8. [Builder] Ontology Data Pipelines29. Additive Backing Dataset Changes Part 1

29 - Additive Backing Dataset Changes: Part 1

This content is also available at learn.palantir.com ↗ and is presented here for accessibility purposes.

📖 Task Introduction

In this exercise, you'll practice addressing two primary scenarios involving changes to backing datasets and Ontology configurations.

  1. Additive changes to your backing dataset.
  2. Destructive changes to your backing dataset.

The title key for your passenger object type is simply the last name of the passenger. Let's create a new column in the backing dataset called full_name that we can swap in for the title key. In so doing, we'll witness what happens in the Ontology sync process when the backing dataset receives a new column.

🔨 Task Instructions

  1. Open your ontology_flight_alerts_logic pipeline artifact.

    • ⚠️ You'll typically want to branch from Main when making changes like this, but for convenience, you'll be making your changes directly to Main.
  2. Add a Concatenate strings transform to passengers_clean that combines first_name and last_name separated by a blank space and call the new column full_name.

    • Note that you can add a transform in between two nodes either by clicking the + sign in between the nodes (see image below) or by later on changing the inputs and outputs of nodes via the white and grey circles at the ends of each node connection.
  3. Consider naming your transform node (e.g., "Concat Names").

  4. Apply and preview the change.

  5. Back on your pipeline graph, color your transform node and change the passengers output uses the input schema as show in the image below.

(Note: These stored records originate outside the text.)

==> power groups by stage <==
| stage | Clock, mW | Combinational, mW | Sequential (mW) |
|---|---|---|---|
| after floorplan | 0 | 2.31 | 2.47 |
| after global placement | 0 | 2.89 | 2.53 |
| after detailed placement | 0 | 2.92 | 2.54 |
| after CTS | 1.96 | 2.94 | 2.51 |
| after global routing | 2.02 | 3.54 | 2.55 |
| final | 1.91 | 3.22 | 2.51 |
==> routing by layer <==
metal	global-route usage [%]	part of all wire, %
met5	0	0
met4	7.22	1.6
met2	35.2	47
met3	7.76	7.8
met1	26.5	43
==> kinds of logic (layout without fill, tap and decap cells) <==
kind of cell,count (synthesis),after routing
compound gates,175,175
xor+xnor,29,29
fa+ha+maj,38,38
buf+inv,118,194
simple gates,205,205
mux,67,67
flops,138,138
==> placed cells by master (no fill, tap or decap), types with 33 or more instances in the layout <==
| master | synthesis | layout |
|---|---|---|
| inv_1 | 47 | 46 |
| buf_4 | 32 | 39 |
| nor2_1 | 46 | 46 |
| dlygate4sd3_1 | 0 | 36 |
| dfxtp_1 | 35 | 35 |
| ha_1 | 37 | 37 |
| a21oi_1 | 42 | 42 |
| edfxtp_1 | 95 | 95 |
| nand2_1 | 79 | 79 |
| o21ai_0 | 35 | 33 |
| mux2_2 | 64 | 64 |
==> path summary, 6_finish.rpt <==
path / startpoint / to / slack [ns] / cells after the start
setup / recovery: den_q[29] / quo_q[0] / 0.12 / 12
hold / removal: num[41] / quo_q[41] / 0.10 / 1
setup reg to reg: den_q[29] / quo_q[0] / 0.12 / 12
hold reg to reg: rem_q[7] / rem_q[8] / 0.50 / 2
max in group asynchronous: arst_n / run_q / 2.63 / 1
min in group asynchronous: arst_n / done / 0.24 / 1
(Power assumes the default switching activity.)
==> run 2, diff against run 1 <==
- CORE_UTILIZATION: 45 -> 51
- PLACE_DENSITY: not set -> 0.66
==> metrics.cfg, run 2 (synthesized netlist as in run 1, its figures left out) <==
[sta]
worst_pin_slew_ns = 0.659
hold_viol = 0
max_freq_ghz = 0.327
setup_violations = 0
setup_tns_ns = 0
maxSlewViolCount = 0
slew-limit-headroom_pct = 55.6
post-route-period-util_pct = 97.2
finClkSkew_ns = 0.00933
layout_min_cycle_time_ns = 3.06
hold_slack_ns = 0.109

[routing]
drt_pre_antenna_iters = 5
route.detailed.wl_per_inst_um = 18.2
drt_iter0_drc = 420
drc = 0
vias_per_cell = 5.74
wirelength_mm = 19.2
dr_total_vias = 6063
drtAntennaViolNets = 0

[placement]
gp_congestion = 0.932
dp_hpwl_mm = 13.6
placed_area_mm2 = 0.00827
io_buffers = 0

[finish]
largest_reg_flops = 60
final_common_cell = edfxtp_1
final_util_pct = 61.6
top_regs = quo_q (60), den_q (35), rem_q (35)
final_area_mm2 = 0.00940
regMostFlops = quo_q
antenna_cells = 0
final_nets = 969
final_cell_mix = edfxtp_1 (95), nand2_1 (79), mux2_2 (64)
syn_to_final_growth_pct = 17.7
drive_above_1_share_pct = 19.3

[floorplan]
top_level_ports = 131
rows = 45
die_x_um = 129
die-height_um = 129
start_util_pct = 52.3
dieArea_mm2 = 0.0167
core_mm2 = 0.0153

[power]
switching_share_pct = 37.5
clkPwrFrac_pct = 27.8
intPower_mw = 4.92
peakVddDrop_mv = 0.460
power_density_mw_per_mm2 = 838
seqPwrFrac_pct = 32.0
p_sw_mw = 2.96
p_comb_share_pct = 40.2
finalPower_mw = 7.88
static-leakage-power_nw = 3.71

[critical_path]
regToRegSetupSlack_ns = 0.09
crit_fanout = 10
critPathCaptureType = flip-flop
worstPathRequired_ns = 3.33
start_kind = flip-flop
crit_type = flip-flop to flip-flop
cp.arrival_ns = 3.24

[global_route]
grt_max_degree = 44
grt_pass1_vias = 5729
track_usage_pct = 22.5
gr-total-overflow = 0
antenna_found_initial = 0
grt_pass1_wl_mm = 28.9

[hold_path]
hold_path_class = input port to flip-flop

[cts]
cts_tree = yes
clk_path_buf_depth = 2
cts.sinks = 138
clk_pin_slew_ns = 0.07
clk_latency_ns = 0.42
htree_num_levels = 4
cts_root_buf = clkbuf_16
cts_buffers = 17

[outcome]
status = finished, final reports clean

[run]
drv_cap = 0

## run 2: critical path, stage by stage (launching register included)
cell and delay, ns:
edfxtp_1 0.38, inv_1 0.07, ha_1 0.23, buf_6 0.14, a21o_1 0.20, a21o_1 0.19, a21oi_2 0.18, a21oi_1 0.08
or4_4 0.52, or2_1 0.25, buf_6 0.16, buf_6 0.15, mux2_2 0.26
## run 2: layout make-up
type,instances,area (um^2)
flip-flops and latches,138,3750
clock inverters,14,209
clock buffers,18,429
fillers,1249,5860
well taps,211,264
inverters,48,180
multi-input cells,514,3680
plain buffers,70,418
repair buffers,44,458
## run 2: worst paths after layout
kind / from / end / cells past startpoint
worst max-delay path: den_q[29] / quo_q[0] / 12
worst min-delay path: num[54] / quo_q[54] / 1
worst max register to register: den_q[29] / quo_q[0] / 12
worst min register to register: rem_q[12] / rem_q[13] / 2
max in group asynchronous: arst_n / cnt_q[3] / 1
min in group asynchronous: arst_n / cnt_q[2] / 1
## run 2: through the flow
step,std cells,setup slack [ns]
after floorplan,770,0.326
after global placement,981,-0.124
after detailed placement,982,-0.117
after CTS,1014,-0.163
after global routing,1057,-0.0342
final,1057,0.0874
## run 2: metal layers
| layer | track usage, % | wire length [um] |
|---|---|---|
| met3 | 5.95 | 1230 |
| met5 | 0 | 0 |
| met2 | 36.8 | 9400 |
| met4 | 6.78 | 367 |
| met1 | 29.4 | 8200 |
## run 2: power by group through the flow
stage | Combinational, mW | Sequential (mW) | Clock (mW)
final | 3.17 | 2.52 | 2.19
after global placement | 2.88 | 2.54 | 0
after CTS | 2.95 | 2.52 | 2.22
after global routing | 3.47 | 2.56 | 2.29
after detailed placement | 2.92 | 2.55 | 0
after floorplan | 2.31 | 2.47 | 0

  6. Deploy your pipeline.

  7. Once your dataset builds complete, open the output passengers dataset and proceed to the Syncs section of the Details tab as shown in the image below. Here, we can see that the sync between the dataset and the object storage service (aka "Phonograph") was successful despite the schema change.

While you're here, you could also access the Health tab and see that the Schema Check you put in place earlier passed. Because we set the check to COLUMN_ADDITIONS_ALLOWED_STRICT, the check added the new column.